**Activity**
Search the records below for the string "borrow", and report each line that contains it.

**Exercise inputs**
+++++
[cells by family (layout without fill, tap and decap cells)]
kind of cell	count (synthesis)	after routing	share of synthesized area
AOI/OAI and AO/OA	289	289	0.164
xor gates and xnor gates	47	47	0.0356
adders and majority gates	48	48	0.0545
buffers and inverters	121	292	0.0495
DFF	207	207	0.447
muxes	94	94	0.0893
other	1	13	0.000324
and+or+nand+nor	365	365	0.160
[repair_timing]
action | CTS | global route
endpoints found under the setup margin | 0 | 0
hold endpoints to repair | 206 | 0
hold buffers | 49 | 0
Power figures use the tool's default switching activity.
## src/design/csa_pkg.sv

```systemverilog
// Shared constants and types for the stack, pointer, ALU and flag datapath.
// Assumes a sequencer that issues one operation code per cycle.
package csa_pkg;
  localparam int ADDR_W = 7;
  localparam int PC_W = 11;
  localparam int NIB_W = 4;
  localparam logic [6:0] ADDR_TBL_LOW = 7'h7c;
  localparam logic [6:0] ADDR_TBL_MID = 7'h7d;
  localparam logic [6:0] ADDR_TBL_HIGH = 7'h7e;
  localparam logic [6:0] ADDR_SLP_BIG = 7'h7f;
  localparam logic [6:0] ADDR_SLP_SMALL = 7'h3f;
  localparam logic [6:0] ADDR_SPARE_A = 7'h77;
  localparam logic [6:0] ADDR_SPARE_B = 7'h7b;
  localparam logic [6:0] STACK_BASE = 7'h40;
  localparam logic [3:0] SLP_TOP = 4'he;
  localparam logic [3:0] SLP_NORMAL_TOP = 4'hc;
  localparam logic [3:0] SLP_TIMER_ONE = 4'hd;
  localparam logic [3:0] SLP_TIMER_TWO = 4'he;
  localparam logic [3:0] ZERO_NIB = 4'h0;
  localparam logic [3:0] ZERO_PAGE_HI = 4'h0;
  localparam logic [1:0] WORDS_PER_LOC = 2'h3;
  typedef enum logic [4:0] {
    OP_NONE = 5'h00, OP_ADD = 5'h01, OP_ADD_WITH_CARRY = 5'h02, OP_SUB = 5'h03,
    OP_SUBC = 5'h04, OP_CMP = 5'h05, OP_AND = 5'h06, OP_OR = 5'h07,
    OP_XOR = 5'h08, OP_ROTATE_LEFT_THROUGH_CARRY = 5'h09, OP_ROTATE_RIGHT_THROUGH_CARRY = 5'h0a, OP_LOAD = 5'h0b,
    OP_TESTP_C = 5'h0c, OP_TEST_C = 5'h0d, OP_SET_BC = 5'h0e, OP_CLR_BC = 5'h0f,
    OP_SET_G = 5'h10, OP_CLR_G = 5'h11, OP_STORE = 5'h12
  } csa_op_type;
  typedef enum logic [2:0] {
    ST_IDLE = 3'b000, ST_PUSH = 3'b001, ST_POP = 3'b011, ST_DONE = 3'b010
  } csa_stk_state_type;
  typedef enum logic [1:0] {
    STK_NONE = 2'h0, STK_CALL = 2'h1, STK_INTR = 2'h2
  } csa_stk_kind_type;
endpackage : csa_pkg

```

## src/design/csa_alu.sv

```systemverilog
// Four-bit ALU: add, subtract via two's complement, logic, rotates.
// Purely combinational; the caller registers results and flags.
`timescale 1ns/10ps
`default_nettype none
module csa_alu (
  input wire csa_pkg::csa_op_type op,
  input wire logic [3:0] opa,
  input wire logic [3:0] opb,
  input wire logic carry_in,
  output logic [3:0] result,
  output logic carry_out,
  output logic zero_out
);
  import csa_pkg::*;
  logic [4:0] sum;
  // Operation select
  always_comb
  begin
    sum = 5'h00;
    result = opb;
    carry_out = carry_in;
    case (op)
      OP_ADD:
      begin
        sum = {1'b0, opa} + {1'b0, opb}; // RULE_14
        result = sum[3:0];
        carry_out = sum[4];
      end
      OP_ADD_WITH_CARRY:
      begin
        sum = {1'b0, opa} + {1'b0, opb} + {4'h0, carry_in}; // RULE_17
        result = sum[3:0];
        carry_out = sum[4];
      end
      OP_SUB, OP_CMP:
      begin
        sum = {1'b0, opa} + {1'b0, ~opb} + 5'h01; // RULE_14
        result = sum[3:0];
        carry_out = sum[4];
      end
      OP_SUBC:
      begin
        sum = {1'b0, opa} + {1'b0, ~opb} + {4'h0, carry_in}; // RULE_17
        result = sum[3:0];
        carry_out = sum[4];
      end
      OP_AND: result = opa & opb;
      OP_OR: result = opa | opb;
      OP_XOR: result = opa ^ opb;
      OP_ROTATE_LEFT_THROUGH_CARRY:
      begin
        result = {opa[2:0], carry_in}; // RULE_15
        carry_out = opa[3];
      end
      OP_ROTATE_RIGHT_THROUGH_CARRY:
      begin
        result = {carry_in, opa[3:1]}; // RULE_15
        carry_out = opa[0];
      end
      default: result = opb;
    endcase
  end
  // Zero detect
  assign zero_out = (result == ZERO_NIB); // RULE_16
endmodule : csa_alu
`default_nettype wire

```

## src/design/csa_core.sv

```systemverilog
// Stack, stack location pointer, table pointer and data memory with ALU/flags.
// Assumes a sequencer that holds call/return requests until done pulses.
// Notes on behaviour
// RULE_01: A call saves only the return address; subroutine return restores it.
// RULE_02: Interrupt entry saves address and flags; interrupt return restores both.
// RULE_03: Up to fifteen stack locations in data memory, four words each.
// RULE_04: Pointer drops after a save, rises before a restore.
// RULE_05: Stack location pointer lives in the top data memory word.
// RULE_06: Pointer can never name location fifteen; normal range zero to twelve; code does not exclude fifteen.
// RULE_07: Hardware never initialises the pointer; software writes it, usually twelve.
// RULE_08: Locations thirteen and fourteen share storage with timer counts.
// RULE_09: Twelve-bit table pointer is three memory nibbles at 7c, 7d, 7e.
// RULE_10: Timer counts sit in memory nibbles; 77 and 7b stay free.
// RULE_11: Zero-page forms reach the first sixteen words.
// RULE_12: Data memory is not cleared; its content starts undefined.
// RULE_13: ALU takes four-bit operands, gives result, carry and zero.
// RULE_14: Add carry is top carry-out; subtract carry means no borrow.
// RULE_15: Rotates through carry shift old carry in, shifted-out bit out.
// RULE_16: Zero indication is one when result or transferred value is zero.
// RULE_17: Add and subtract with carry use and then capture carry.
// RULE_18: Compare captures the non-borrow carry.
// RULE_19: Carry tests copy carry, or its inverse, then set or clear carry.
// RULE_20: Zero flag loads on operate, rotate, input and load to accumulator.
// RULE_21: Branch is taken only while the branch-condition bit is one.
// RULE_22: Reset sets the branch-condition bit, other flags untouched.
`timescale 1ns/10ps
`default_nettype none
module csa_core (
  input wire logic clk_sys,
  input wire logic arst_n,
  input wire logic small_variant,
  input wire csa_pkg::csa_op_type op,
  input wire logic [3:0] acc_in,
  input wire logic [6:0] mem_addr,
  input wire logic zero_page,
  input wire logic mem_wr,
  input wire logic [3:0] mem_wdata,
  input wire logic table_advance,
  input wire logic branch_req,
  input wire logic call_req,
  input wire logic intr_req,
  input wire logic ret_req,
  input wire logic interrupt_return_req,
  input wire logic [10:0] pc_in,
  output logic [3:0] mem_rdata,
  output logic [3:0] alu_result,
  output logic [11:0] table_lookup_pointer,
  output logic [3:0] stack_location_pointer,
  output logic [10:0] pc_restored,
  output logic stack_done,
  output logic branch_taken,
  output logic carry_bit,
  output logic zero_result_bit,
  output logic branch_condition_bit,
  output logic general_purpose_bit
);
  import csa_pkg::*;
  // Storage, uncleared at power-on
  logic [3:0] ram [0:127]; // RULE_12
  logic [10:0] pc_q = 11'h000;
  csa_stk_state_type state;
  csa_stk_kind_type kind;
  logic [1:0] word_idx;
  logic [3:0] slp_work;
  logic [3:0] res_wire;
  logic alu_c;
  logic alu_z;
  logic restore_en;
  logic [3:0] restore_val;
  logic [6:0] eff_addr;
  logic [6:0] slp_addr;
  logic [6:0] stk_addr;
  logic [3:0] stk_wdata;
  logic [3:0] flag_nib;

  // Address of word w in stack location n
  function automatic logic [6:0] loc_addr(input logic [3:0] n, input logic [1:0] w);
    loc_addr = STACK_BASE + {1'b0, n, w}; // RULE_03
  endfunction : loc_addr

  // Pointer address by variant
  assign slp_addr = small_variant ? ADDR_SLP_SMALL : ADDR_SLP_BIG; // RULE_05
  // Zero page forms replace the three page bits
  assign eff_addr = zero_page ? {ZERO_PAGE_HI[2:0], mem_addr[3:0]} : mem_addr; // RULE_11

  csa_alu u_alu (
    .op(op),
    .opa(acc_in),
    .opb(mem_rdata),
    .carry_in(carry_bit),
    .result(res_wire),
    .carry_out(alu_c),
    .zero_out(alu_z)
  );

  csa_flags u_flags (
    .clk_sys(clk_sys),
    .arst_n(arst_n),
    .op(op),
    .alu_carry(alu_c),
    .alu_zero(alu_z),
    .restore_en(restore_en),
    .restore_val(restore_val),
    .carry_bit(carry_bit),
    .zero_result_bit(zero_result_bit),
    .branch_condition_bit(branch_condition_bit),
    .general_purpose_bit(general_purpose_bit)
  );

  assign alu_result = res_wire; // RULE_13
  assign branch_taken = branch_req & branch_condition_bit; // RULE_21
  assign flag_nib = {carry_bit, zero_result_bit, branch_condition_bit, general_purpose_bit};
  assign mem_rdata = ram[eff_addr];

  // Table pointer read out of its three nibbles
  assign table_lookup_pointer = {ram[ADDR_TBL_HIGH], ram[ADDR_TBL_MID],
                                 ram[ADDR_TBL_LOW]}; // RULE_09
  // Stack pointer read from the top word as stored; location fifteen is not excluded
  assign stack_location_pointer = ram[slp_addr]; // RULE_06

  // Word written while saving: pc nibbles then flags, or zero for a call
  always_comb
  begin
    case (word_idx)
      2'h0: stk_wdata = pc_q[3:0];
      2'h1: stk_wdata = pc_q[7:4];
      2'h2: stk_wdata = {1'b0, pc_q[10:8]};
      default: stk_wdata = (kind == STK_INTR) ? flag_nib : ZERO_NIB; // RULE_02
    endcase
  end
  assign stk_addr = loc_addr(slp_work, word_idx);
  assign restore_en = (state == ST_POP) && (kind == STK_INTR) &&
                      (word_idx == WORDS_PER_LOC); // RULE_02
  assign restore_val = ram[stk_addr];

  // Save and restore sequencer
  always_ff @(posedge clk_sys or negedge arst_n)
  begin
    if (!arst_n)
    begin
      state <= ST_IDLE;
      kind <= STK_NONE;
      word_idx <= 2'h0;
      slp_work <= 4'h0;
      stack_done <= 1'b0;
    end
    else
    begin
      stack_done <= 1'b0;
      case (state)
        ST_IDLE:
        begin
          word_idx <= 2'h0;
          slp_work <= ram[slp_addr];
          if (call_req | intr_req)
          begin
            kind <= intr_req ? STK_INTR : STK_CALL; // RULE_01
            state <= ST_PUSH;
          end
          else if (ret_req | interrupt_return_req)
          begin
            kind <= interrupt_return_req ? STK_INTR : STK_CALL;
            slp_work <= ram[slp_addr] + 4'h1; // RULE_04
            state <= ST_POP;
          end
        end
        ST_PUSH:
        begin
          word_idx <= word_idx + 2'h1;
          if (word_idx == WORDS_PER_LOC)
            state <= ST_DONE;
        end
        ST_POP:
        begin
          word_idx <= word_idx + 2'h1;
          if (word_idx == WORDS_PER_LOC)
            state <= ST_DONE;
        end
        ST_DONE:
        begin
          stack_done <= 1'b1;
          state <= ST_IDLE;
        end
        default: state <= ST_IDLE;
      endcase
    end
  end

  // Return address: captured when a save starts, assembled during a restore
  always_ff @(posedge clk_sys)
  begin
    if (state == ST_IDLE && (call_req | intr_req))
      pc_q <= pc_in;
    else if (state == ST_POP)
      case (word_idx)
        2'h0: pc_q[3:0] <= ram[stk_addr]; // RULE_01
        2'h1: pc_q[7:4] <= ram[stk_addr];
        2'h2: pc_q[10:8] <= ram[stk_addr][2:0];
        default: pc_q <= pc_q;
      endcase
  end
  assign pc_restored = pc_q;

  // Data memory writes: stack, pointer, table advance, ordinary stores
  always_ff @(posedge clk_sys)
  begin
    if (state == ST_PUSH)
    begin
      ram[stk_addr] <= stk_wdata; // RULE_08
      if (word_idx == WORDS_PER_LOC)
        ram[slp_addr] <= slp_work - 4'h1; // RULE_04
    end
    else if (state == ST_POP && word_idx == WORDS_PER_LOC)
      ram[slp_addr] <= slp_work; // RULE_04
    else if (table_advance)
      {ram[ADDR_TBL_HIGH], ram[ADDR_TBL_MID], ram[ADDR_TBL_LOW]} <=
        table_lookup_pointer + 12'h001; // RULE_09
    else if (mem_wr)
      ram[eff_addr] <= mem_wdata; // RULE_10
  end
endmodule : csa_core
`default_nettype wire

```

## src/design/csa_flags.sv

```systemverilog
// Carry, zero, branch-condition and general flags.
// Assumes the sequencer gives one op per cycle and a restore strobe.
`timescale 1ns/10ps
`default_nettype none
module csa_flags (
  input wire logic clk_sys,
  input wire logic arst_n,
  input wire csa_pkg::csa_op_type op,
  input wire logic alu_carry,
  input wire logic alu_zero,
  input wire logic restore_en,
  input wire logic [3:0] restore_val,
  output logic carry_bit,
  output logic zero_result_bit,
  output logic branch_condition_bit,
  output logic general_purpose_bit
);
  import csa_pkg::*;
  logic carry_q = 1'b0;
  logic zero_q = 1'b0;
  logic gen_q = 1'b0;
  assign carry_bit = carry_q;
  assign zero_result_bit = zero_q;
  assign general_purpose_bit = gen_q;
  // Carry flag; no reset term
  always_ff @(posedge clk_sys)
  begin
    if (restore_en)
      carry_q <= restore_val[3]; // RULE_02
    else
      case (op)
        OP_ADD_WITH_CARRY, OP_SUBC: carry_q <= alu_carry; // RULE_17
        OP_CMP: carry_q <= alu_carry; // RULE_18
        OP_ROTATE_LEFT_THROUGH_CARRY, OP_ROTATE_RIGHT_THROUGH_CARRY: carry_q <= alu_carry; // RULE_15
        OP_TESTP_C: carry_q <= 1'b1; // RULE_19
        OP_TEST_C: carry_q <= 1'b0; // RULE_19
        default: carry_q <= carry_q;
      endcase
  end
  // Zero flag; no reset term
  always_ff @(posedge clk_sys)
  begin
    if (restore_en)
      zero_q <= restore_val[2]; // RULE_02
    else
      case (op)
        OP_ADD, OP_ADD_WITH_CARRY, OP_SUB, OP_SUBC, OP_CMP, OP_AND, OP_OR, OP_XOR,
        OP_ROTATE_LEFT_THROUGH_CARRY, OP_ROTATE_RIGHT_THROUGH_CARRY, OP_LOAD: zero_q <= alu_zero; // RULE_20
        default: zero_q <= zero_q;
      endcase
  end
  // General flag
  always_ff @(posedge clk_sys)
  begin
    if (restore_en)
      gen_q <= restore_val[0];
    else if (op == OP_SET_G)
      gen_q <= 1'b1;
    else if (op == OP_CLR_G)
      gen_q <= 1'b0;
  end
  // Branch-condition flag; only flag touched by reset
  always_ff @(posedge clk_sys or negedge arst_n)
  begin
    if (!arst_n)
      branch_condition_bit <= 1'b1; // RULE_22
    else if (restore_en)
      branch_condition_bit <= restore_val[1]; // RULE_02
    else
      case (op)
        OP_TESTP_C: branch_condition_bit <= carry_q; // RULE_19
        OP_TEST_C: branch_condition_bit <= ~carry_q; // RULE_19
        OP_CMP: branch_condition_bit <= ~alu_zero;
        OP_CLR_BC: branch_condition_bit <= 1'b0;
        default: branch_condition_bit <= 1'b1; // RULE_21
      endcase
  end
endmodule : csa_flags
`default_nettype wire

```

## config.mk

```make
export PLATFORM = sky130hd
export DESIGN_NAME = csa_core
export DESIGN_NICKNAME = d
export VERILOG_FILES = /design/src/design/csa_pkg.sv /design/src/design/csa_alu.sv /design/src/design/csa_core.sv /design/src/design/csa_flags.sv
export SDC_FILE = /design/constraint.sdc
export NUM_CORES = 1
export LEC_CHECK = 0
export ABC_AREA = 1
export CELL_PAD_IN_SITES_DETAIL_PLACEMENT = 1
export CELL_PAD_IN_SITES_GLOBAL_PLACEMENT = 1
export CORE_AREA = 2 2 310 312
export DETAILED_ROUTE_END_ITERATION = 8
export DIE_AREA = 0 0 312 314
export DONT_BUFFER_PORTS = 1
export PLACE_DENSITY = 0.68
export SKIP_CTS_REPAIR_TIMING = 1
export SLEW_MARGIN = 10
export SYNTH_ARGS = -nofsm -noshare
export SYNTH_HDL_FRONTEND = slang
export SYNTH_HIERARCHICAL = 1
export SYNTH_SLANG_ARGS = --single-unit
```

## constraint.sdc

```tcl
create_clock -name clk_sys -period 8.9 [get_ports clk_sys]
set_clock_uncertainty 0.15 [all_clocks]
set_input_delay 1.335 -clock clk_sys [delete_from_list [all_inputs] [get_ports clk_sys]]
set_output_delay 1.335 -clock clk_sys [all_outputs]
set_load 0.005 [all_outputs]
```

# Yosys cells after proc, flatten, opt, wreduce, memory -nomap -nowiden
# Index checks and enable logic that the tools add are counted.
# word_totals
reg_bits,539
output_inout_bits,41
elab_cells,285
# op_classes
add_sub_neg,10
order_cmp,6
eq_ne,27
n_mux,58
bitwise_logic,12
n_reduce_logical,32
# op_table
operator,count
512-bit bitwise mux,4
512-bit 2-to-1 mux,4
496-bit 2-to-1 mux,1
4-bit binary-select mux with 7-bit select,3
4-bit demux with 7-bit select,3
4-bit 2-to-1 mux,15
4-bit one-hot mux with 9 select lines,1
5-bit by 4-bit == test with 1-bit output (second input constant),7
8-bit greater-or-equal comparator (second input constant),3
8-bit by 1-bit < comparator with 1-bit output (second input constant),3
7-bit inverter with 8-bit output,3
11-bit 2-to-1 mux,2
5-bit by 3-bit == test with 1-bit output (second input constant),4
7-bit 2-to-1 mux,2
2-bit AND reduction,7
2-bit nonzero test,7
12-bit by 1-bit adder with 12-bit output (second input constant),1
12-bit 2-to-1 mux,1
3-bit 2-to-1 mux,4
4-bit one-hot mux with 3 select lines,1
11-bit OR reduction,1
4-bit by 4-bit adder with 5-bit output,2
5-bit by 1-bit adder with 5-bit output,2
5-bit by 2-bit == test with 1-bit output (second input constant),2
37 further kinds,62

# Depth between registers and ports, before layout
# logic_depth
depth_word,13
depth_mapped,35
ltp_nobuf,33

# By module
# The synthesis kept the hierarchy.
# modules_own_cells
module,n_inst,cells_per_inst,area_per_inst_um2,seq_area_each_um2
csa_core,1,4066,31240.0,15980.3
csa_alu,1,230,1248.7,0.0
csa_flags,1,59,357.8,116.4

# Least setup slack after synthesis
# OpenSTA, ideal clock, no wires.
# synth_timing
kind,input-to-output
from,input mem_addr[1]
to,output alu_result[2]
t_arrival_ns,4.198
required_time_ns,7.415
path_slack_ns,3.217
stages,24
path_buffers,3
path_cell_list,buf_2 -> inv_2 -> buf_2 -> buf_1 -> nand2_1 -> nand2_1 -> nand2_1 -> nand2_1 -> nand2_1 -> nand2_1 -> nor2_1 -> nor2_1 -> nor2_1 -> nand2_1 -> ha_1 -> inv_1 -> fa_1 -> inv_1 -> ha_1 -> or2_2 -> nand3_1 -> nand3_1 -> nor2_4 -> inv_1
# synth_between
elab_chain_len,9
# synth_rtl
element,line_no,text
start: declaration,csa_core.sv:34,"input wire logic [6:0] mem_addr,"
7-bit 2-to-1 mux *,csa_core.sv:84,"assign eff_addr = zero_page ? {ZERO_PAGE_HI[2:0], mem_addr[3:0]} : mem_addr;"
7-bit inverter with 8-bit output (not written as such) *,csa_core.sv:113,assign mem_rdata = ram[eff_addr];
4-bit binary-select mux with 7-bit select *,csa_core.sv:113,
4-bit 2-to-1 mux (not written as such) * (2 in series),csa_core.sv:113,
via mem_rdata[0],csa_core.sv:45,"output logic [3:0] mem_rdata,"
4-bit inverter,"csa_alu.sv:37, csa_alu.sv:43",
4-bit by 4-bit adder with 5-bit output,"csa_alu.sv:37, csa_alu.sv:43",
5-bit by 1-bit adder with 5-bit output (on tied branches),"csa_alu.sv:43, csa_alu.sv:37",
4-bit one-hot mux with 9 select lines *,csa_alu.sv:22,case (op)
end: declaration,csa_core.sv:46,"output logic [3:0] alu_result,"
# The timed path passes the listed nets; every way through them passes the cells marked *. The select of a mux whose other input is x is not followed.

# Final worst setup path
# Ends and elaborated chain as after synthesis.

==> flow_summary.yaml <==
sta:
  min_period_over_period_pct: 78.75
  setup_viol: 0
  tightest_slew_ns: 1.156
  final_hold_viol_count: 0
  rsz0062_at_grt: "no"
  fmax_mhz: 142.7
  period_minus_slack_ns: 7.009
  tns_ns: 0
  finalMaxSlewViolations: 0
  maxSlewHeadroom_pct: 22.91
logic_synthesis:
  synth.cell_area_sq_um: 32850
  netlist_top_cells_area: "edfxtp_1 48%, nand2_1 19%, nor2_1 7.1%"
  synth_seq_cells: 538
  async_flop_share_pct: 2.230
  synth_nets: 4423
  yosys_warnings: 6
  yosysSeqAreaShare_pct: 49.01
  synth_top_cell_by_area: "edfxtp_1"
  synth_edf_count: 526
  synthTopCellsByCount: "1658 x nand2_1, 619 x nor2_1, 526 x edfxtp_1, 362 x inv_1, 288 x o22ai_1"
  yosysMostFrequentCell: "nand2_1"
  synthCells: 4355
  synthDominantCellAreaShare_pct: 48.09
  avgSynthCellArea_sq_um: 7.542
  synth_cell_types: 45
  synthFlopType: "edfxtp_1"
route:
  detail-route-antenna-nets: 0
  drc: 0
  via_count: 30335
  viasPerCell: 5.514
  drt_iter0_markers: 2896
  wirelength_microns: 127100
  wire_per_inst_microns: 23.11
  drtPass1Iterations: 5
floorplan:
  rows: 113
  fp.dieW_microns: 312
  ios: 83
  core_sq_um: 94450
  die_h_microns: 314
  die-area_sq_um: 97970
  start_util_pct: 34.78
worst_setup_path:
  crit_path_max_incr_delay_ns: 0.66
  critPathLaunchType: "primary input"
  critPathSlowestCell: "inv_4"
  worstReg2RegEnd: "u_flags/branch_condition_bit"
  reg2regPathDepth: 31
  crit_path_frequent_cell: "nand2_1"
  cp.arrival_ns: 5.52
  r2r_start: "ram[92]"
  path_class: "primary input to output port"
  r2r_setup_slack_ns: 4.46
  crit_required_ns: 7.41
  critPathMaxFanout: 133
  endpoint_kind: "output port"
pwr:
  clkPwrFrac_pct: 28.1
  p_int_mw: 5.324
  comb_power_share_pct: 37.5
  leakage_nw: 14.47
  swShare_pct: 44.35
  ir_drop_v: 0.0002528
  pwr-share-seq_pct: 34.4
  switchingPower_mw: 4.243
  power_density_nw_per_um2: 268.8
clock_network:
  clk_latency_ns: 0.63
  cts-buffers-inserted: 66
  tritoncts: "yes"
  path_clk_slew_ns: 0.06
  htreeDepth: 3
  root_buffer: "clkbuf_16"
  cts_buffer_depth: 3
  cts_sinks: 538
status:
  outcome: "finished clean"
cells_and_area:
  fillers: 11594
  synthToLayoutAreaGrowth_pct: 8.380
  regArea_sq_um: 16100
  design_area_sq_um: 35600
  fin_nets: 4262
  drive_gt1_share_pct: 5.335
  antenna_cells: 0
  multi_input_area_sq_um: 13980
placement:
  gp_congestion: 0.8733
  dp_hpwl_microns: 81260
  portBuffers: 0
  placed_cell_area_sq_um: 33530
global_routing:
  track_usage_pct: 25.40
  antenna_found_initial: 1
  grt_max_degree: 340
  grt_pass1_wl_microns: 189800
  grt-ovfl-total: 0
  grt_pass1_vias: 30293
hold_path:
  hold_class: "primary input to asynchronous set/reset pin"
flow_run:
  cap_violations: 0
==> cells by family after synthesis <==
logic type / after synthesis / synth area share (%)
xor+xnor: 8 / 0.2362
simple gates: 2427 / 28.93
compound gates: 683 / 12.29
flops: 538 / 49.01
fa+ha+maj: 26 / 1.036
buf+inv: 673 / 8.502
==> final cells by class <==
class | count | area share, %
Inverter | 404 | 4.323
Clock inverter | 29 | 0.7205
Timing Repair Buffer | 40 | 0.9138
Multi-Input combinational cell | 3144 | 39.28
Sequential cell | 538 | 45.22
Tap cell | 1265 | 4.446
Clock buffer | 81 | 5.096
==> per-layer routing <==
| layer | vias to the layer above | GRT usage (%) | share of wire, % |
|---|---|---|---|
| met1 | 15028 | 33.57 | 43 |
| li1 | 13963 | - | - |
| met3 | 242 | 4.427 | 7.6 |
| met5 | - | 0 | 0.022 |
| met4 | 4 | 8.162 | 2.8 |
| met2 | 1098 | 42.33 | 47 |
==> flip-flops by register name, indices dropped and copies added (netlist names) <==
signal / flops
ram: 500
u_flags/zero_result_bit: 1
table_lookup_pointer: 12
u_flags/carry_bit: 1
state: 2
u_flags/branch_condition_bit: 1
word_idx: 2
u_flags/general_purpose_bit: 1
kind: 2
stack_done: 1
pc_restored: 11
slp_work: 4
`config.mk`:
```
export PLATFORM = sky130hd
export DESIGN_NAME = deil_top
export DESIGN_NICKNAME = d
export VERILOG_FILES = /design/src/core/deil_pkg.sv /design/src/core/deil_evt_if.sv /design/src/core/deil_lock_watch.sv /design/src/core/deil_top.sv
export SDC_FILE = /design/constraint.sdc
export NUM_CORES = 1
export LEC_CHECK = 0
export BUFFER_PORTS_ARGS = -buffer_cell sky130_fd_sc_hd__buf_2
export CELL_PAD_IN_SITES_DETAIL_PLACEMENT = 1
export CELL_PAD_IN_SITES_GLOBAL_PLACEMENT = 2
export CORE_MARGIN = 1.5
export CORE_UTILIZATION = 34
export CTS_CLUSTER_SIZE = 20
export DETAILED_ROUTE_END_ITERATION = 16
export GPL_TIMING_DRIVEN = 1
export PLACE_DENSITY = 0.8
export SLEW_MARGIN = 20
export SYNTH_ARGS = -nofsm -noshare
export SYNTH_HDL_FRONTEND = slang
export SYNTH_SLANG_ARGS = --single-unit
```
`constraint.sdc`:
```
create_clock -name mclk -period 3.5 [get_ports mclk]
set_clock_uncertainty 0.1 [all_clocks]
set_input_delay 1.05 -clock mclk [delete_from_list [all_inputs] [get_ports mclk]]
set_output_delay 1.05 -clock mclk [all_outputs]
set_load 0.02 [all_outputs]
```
+++++
**Final answer**
// RULE_14: Add carry is top carry-out; subtract carry means no borrow.
// RULE_18: Compare captures the non-borrow carry.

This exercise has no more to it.